Two ice mass balance buoys were deployed on the Amundsen Sea, Antarctica, ice pack near January 1, 2011. Below freezing air and snow temperatures and sea ice and seawater temperatures at the freezing point at this time indicated that summer melt had not yet commenced. Over the next two months, however, while snow depths changed by less than 0.1m, ice thickness decreased, from bottom melting, by 0.9-1.0m. As snow temperature records did not show temperatures ever reaching the melting point, no surface melt was recorded during the summer period and the small snow depth changes were presumed to occur by consolidation or wind scouring. Water temperatures above the freezing point caused the observed bottom melting from mid January to late February.
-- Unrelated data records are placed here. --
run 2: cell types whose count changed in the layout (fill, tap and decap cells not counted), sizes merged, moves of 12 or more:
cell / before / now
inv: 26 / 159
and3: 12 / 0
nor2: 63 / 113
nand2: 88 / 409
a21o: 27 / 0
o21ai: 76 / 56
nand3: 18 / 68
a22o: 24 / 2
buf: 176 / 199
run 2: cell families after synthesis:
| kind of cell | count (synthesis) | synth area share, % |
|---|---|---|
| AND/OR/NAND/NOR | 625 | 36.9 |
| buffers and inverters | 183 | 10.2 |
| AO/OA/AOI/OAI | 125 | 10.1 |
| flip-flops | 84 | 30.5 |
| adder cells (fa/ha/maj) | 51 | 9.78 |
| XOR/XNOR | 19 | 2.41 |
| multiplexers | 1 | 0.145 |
===== config.mk =====
export PLATFORM = sky130hd
export DESIGN_NAME = fft_peak_detector
export DESIGN_NICKNAME = d
export VERILOG_FILES = /design/src/rtl/fft_peak_detector.sv
export SDC_FILE = /design/constraint.sdc
export NUM_CORES = 1
export LEC_CHECK = 0
export ABC_AREA = 0
export BUFFER_PORTS_ARGS = -buffer_cell sky130_fd_sc_hd__buf_2
export CORE_MARGIN = 2
export CORE_UTILIZATION = 59
export DETAILED_ROUTE_END_ITERATION = 8
export PLACE_DENSITY = 0.88
export SYNTH_ARGS = -nofsm -noshare
export SYNTH_HDL_FRONTEND = slang
export SYNTH_SLANG_ARGS = --single-unit

===== constraint.sdc =====
create_clock -name clk -period 5.9 [get_ports clk]
set_input_delay 0.59 -clock clk [delete_from_list [all_inputs] [get_ports clk]]
set_output_delay 0.59 -clock clk [all_outputs]
set_load 0.005 [all_outputs]
**src/rtl/eth_arb_pkg.sv**
```systemverilog
// rtl/eth_arb_pkg.sv - shared FSM state type and round-robin pick helper for the TX packet arbiter
package eth_arb_pkg;

   localparam int MAX_NICS  = 8;
   localparam int MAX_IDX_W = 3;

   typedef enum logic {
      ST_IDLE   = 1'b0,
      ST_LOCKED = 1'b1
   } arb_state_t;

   // One-hot pick of the first requester after 'last', wrapping modulo n.
   function automatic logic [MAX_NICS-1:0] rr_pick(
      input logic [MAX_NICS-1:0]  req,
      input logic [MAX_IDX_W-1:0] last,
      input int                   n
   );
      logic [MAX_NICS-1:0]  g;
      logic                 found;
      int                   idx;
      logic [MAX_IDX_W-1:0] idx_s;
      g     = '0;
      found = 1'b0;
      for (int k = 1; k <= MAX_NICS; k++) begin
         idx   = (int'(last) + k) % n;
         idx_s = idx[MAX_IDX_W-1:0];
         if (k <= n && !found && req[idx_s]) begin
            g[idx_s] = 1'b1;
            found    = 1'b1;
         end
      end
      return g;
   endfunction

endpackage

```
**src/rtl/rr_arbiter.sv**
```systemverilog
// rtl/rr_arbiter.sv - round-robin search over NUM_REQ requesters starting after the last winner
module rr_arbiter #(
   parameter int NUM_REQ = 3,
   parameter int IDX_W   = $clog2(NUM_REQ)
) (
   input  logic [NUM_REQ-1:0] req,
   input  logic [IDX_W-1:0]   last,
   output logic [NUM_REQ-1:0] grant,
   output logic               valid
);
   import eth_arb_pkg::*;

   logic [MAX_NICS-1:0] req_w;
   logic [MAX_NICS-1:0] pick;
   logic                unused_pick;

   assign req_w       = MAX_NICS'(req);
   assign pick        = rr_pick(req_w, MAX_IDX_W'(last), NUM_REQ);
   assign grant       = pick[NUM_REQ-1:0];
   assign valid       = |req;
   assign unused_pick = ^pick;

endmodule

```
**src/rtl/eth_tx_pkt_arbiter.sv**
```systemverilog
// rtl/eth_tx_pkt_arbiter.sv - packet-granular round-robin merge of NIC TX streams into one registered output
module eth_tx_pkt_arbiter #(
   parameter  int NUM_NICS    = 3,
   parameter  int DATA_WIDTH  = 256,
   parameter  int EMPTY_WIDTH = 5,
   parameter  int CNT_WIDTH   = 32,
   localparam int IDX_W       = $clog2(NUM_NICS)
) (
   input  logic                            clk,
   input  logic                            reset,
   input  logic [NUM_NICS-1:0]             in_valid,
   input  logic [NUM_NICS-1:0]             in_sop,
   input  logic [NUM_NICS-1:0]             in_eop,
   input  logic [NUM_NICS-1:0]             in_error,
   input  logic [NUM_NICS*DATA_WIDTH-1:0]  in_data,
   input  logic [NUM_NICS*EMPTY_WIDTH-1:0] in_empty,
   output logic [NUM_NICS-1:0]             in_ready,
   output logic                            out_valid,
   output logic                            out_sop,
   output logic                            out_eop,
   output logic                            out_error,
   output logic [DATA_WIDTH-1:0]           out_data,
   output logic [EMPTY_WIDTH-1:0]          out_empty,
   input  logic                            out_ready,
   output logic [IDX_W-1:0]                grant_idx,
   output logic                            grant_active,
   output logic [NUM_NICS*CNT_WIDTH-1:0]   pkt_cnt,
   output logic [CNT_WIDTH-1:0]            drop_cnt
);
   import eth_arb_pkg::*;

   arb_state_t             state_q, state_d;
   logic [IDX_W-1:0]       last_grant_q, grant_q;
   logic [IDX_W-1:0]       sel_idx, cand_idx, orph_idx;
   logic [NUM_NICS-1:0]    cand_grant;
   logic                   cand_valid, orph_valid, slot_free, fwd, drop, sel_eop;
   logic                   sel_sop, sel_err;
   logic [DATA_WIDTH-1:0]  sel_data;
   logic [EMPTY_WIDTH-1:0] sel_empty;
   logic [CNT_WIDTH-1:0]   pkt_cnt_q [NUM_NICS];

   rr_arbiter #(.NUM_REQ(NUM_NICS), .IDX_W(IDX_W)) u_rr (
      .req   (in_valid & in_sop),
      .last  (last_grant_q),
      .grant (cand_grant),
      .valid (cand_valid)
   );

   assign slot_free = !out_valid || out_ready;

   // Descending scan so the lowest-index orphan wins.
   always_comb begin
      cand_idx   = '0;
      orph_idx   = '0;
      orph_valid = 1'b0;
      for (int i = NUM_NICS - 1; i >= 0; i--) begin
         if (cand_grant[i]) cand_idx = IDX_W'(i);
         if (in_valid[i] && !in_sop[i]) begin
            orph_idx   = IDX_W'(i);
            orph_valid = 1'b1;
         end
      end
   end

   always_comb begin
      state_d  = state_q;
      in_ready = '0;
      sel_idx  = grant_q;
      drop     = 1'b0;
      fwd      = 1'b0;
      sel_eop  = 1'b0;
      if (!reset) begin
         unique case (state_q)
            ST_IDLE: begin
               if (cand_valid) begin
                  sel_idx  = cand_idx;
                  in_ready = slot_free ? cand_grant : '0;
               end else if (orph_valid) begin
                  sel_idx            = orph_idx;
                  in_ready[orph_idx] = slot_free;
                  drop               = slot_free;
               end
            end
            ST_LOCKED: in_ready[grant_q] = slot_free;
         endcase
         for (int i = 0; i < NUM_NICS; i++)
            if (sel_idx == IDX_W'(i)) sel_eop = in_eop[i];
         fwd = (|(in_valid & in_ready)) && !drop;
         if (fwd && state_q == ST_IDLE && !sel_eop) state_d = ST_LOCKED;
         if (fwd && state_q == ST_LOCKED && sel_eop) state_d = ST_IDLE;
      end
   end

   always_comb begin
      sel_data  = '0;
      sel_empty = '0;
      sel_sop   = 1'b0;
      sel_err   = 1'b0;
      for (int i = 0; i < NUM_NICS; i++) begin
         if (sel_idx == IDX_W'(i)) begin
            sel_data  = in_data[i*DATA_WIDTH +: DATA_WIDTH];
            sel_empty = in_empty[i*EMPTY_WIDTH +: EMPTY_WIDTH];
            sel_sop   = in_sop[i];
            sel_err   = in_error[i];
         end
      end
   end

   always_ff @(posedge clk) begin
      if (reset) begin
         state_q      <= ST_IDLE;
         last_grant_q <= IDX_W'(NUM_NICS - 1);
         grant_q      <= '0;
         out_valid    <= 1'b0;
         out_sop      <= 1'b0;
         out_eop      <= 1'b0;
         out_error    <= 1'b0;
         out_data     <= '0;
         out_empty    <= '0;
         drop_cnt     <= '0;
         for (int i = 0; i < NUM_NICS; i++) pkt_cnt_q[i] <= '0;
      end else begin
         state_q <= state_d;
         if (fwd) begin
            out_valid <= 1'b1;
            out_sop   <= sel_sop;
            out_eop   <= sel_eop;
            out_error <= sel_err;
            out_data  <= sel_data;
            out_empty <= sel_empty;
            if (state_q == ST_IDLE) begin
               last_grant_q <= sel_idx;
               if (!sel_eop) grant_q <= sel_idx;
            end
         end else if (out_ready) begin
            out_valid <= 1'b0;
         end
         for (int i = 0; i < NUM_NICS; i++)
            if (fwd && sel_eop && sel_idx == IDX_W'(i))
               pkt_cnt_q[i] <= pkt_cnt_q[i] + CNT_WIDTH'(1);
         if (drop) drop_cnt <= drop_cnt + CNT_WIDTH'(1);
      end
   end

   assign grant_idx    = grant_q;
   assign grant_active = (state_q == ST_LOCKED);

   for (genvar g = 0; g < NUM_NICS; g++) begin : g_cnt
      assign pkt_cnt[g*CNT_WIDTH +: CNT_WIDTH] = pkt_cnt_q[g];
   end

endmodule

```
**src/rtl/cp0_exc_ctrl.sv**
```systemverilog
// cp0_exc_ctrl: Coprocessor-0 exception/interrupt controller for the
// five-stage MIPS32 pipeline. Chooses at most one trap per cycle, holds
// SR/Cause/EPC/PRId, sequences handler entry and eret return, and drives
// the pipeline flush/redirect.
// Optional feature macro: CP0_BD_EN (branch-delay-slot aware EPC and Cause.BD).
module cp0_exc_ctrl #(
  parameter logic [31:0] HANDLER_ADDR = 32'h0000_4180,
  parameter logic [31:0] PRID_VAL     = 32'h4D49_5053
) (
  input  logic        clk,
  input  logic        reset,
  input  logic [31:0] pc_m,
  input  logic        bd_m,
  input  logic [4:0]  exc_code_m,
  input  logic        eret_m,
  input  logic [5:0]  hwint,
  input  logic        cp0_we,
  input  logic [4:0]  cp0_addr,
  input  logic [31:0] cp0_wdata,
  output logic [31:0] cp0_rdata,
  output logic        flush,
  output logic        redirect,
  output logic [31:0] redirect_pc,
  output logic [31:0] epc_out
);

  typedef enum logic [1:0] {
    ST_RUN,
    ST_HANDLER,
    ST_RETURN
  } state_t;

  state_t      r_state;
  logic [5:0]  r_im;
  logic        r_ie;
  logic [5:0]  r_ip;
  logic [4:0]  r_exccode;
  logic        r_bd;
  logic [31:0] r_epc;

  logic        w_exl;
  logic        w_intPend;
  logic        w_takeInt;
  logic        w_takeExc;
  logic        w_trap;
  logic        w_eret;
  logic [31:0] w_epcCapture;
  logic        w_bdCapture;
  logic        w_unused;

  // EXL is simply "we are inside the handler"; the RETURN cycle reports EXL=0
  // but still refuses to take a trap so the returning instruction can issue.
  always_comb begin
    w_exl     = (r_state == ST_HANDLER);
    w_intPend = r_ie & ~w_exl & (|(hwint & r_im));
    w_takeInt = (r_state == ST_RUN) & w_intPend;
    w_takeExc = ((r_state == ST_RUN) & ~w_intPend & (exc_code_m != 5'd0)) |
                ((r_state == ST_HANDLER) & (exc_code_m != 5'd0));
    w_trap    = w_takeInt | w_takeExc;
    w_eret    = eret_m & ~w_trap;
  end

`ifdef CP0_BD_EN
  // A trapped delay-slot instruction restarts at its branch, one word back.
  always_comb begin
    w_bdCapture  = bd_m;
    w_epcCapture = bd_m ? (pc_m - 32'd4) : pc_m;
    w_unused     = &{1'b0, cp0_wdata[31:16], cp0_wdata[9:2]};
  end
`else
  // Without delay-slot tracking the faulting PC is always the restart point.
  always_comb begin
    w_bdCapture  = 1'b0;
    w_epcCapture = pc_m;
    w_unused     = &{1'b0, bd_m, cp0_wdata[31:16], cp0_wdata[9:2]};
  end
`endif

  // Pipeline control is combinational so the trap redirects in the same cycle;
  // reset forces it quiet even if the M stage still shows a trapping instruction.
  always_comb begin
    flush       = 1'b0;
    redirect    = 1'b0;
    redirect_pc = 32'd0;
    if (!reset) begin
      if (w_trap) begin
        flush       = 1'b1;
        redirect    = 1'b1;
        redirect_pc = HANDLER_ADDR;
      end else if (w_eret) begin
        flush       = 1'b1;
        redirect    = 1'b1;
        redirect_pc = r_epc;
      end
    end
  end

  // mfc0 read mux; unimplemented register numbers read as zero.
  always_comb begin
    cp0_rdata = 32'd0;
    case (cp0_addr)
      5'd12:   cp0_rdata = {16'd0, r_im, 8'd0, w_exl, r_ie};
      5'd13:   cp0_rdata = {r_bd, 15'd0, r_ip, 3'd0, r_exccode, 2'd0};
      5'd14:   cp0_rdata = r_epc;
      5'd15:   cp0_rdata = PRID_VAL;
      default: cp0_rdata = 32'd0;
    endcase
  end

  assign epc_out = r_epc;

  // Mode sequencing and register updates; a trap always beats eret and mtc0,
  // and a nested exception inside the handler keeps the original EPC/BD.
  always_ff @(posedge clk or posedge reset) begin
    if (reset) begin
      r_state   <= ST_RUN;
      r_im      <= 6'd0;
      r_ie      <= 1'b0;
      r_ip      <= 6'd0;
      r_exccode <= 5'd0;
      r_bd      <= 1'b0;
      r_epc     <= 32'd0;
    end else begin
      r_ip <= hwint;
      if (w_trap) begin
        r_exccode <= w_takeInt ? 5'd0 : exc_code_m;
        if (r_state != ST_HANDLER) begin
          r_epc <= {w_epcCapture[31:2], 2'b00};
          r_bd  <= w_bdCapture;
        end
        r_state <= ST_HANDLER;
      end else begin
        if (r_state == ST_RETURN) begin
          r_state <= ST_RUN;
        end
        if (w_eret) begin
          r_state <= (r_state == ST_HANDLER) ? ST_RETURN : ST_RUN;
        end
        if (cp0_we) begin
          case (cp0_addr)
            5'd12: begin
              r_im    <= cp0_wdata[15:10];
              r_ie    <= cp0_wdata[0];
              r_state <= cp0_wdata[1] ? ST_HANDLER : ST_RUN;
            end
            5'd14:   r_epc <= {cp0_wdata[31:2], 2'b00};
            default: ;
          endcase
        end
      end
    end
  end

endmodule
```
**config.mk**
```make
export PLATFORM = sky130hd
export DESIGN_NAME = cp0_exc_ctrl
export DESIGN_NICKNAME = d
export VERILOG_FILES = /design/src/rtl/cp0_exc_ctrl.sv
export SDC_FILE = /design/constraint.sdc
export NUM_CORES = 1
export LEC_CHECK = 0
export CAP_MARGIN = 20
export CORE_ASPECT_RATIO = 1.5
export CORE_MARGIN = 2
export CORE_UTILIZATION = 40
export CTS_CLUSTER_DIAMETER = 120
export CTS_CLUSTER_SIZE = 16
export DETAILED_ROUTE_END_ITERATION = 8
export GPL_ROUTABILITY_DRIVEN = 0
export PLACE_DENSITY = 0.93
export SLEW_MARGIN = 20
export SYNTH_ARGS = -nofsm -noshare
export SYNTH_HDL_FRONTEND = slang
export SYNTH_SLANG_ARGS = --single-unit
```
**constraint.sdc**
```tcl
create_clock -name clk -period 3.8 [get_ports clk]
set_input_delay 0.76 -clock clk [delete_from_list [all_inputs] [get_ports clk]]
set_output_delay 0.76 -clock clk [all_outputs]
set_load 0.01 [all_outputs]
```
Word level (Yosys, flattened, before mapping)
Index checks and enable logic that the tools add are counted.
Cells by class
  order comparisons: 0
  multiplexer cells: 19
  reductions and logical operators: 7
  shifts and indexed selects: 0
  $add $sub $neg: 0
  bitwise gates (word level): 13
  equal/unequal tests: 8
  multiply operators: 0
  divide/modulo/power cells: 0
Operators by type and width (number)
  $mux W32: 7
  $pmux W32 S4: 1
  $eq A5 B4 Y1 const B: 4
  $mux W2: 6
  $and A1 B1 Y1: 7
  $and A6 B6 Y6: 1
  $reduce_and A3 Y1: 2
  $reduce_or A6 Y1: 1
  $mux W5: 1
  $reduce_bool A5 Y1: 1
  $mux W1: 4
  $ne A2 B1 Y1 const B: 2
  $reduce_bool A2 Y1: 2
  $not A1 Y1: 3
  $eq A2 B1 Y1 const B: 1
  $eq A2 B2 Y1 const B: 1
  $logic_not A2 Y1: 1
  $or A1 B1 Y1: 2
Storage, ports and cells
  register bits after elaboration: 52
  bits in read-only memories: 0
  output and inout port bits: 98
  logic and storage cells: 53
  bits in latches: 0
  input port bits: 85
  memories: 0
  RAM bits: 0

Depth between registers and ports, before layout
Gate-level depths: netlist of run 1.
  depth in word-level cells: 15
  gate-level depth with buffers: 6
  mapped depth without buffers: 4

Least setup slack after synthesis of run 1
OpenSTA, ideal clock, no wires.
  kind: input -> output
  start point: input hwint[0]
  end point: output redirect_pc[10]
  stages: 6
  data required time: 3.040 ns
  arrival: 2.265 ns
  buffers on the path: 2
  setup slack: 0.775 ns
  path through: a22o_1 o311a_1 buf_4 nor4b_4 clkbuf_1 and2_1
Between the ends
  longest elaborated chain between the ends: 13
  elaborated cells on any way between the ends: 14
  classes of those cells: mux (3); bitwise (10); reduce/logical (1)
Ends and longest elaborated chain
  start, declared: RTL line 16  | input logic [5:0] hwint,
  $and A6 B6 Y6 (*): RTL line 55  | w_intPend = r_ie & ~w_exl & (|(hwint & r_im));
  $reduce_or A6 Y1 (*): RTL line 55
  $and A1 B1 Y1 (*): RTL line 55
  $not A1 Y1: RTL line 57  | w_takeExc = ((r_state == ST_RUN) & ~w_intPend & (exc_code_m != 5'd0)) |
  $and A1 B1 Y1 (2 in a row): RTL line 57
  $or A1 B1 Y1: RTL line 57
  $or A1 B1 Y1 (*): RTL line 59  | w_trap = w_takeInt | w_takeExc;
  $not A1 Y1 (no line)
  $and A1 B1 Y1: RTL line 60  | w_eret = eret_m & ~w_trap;
  $mux W32: RTL line 90  | end else if (w_eret) begin
  $mux W32 (*): RTL line 86  | if (w_trap) begin
  $mux W32 (*): RTL line 85  | if (!reset) begin
  end, declared: RTL line 23  | output logic [31:0] redirect_pc,
Mark *: on every way between the ends. The rest lies on a longest branch, timed or not.

Worst setup path after layout of run 1
  start point: input exc_code_m[0]
  end point: output redirect_pc[9]
Between the ends
  longest elaborated chain between the ends: 9
  elaborated cells on any way between the ends: 10
  classes of those cells: mux (3); bitwise (6); reduce/logical (1)
Ends and longest elaborated chain
  start, declared: RTL line 14  | input logic [4:0] exc_code_m,
  $reduce_bool A5 Y1 (*): RTL line 57, 58
  $and A1 B1 Y1 (on tied branches): RTL line 57, 58
  $or A1 B1 Y1 (*): RTL line 57
  $or A1 B1 Y1 (*): RTL line 59
  $not A1 Y1 (no line)
  $and A1 B1 Y1: RTL line 60
  $mux W32: RTL line 90
  $mux W32 (*): RTL line 86
  $mux W32 (*): RTL line 85
Marked as above.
During the ice loss periods, progressive flooding by sea water at the base of the snow pack was recorded by temperature sensors, showing an increase in the depth of flooded snow pack of 0.4m by the end of the summer period in late February. We hypothesize that progressive flooding of the surface snow pack gives a mechanism for nutrient replenishment in these upper layers, and continuous high algal growth can therefore occur in the flooded snow layer during summer. An underice radiometer recorded light transmission through the ice and snow at selective wavelengths sensitive to chlorophyll. These radiometric results will be presented to examine this algal growth hypothesis. This flooded layer then refroze from the top down into snow ice as air temperatures dropped during March and April, showing that the layer had refrozen as snow ice on the top surface of the ice. Refreezing of the flooded layer gives an ice growth mechanism at the end of summer of 0.2 m to 0.4m of new ice growth over the majority of the ice pack. The snow ice growth in areas covered with pack ice gives salt fluxes commensurate with new ice growth in the autumn expansion of the ice edge over open water. These high salt fluxes therefore represent a marked contrast to the lower values of salt flux under the Arctic summer ice pack where salt fluxes are only associated with new ice forming in fall over a smaller percentage of the area than the widespread snow ice growth in the Antarctic pack ice zone.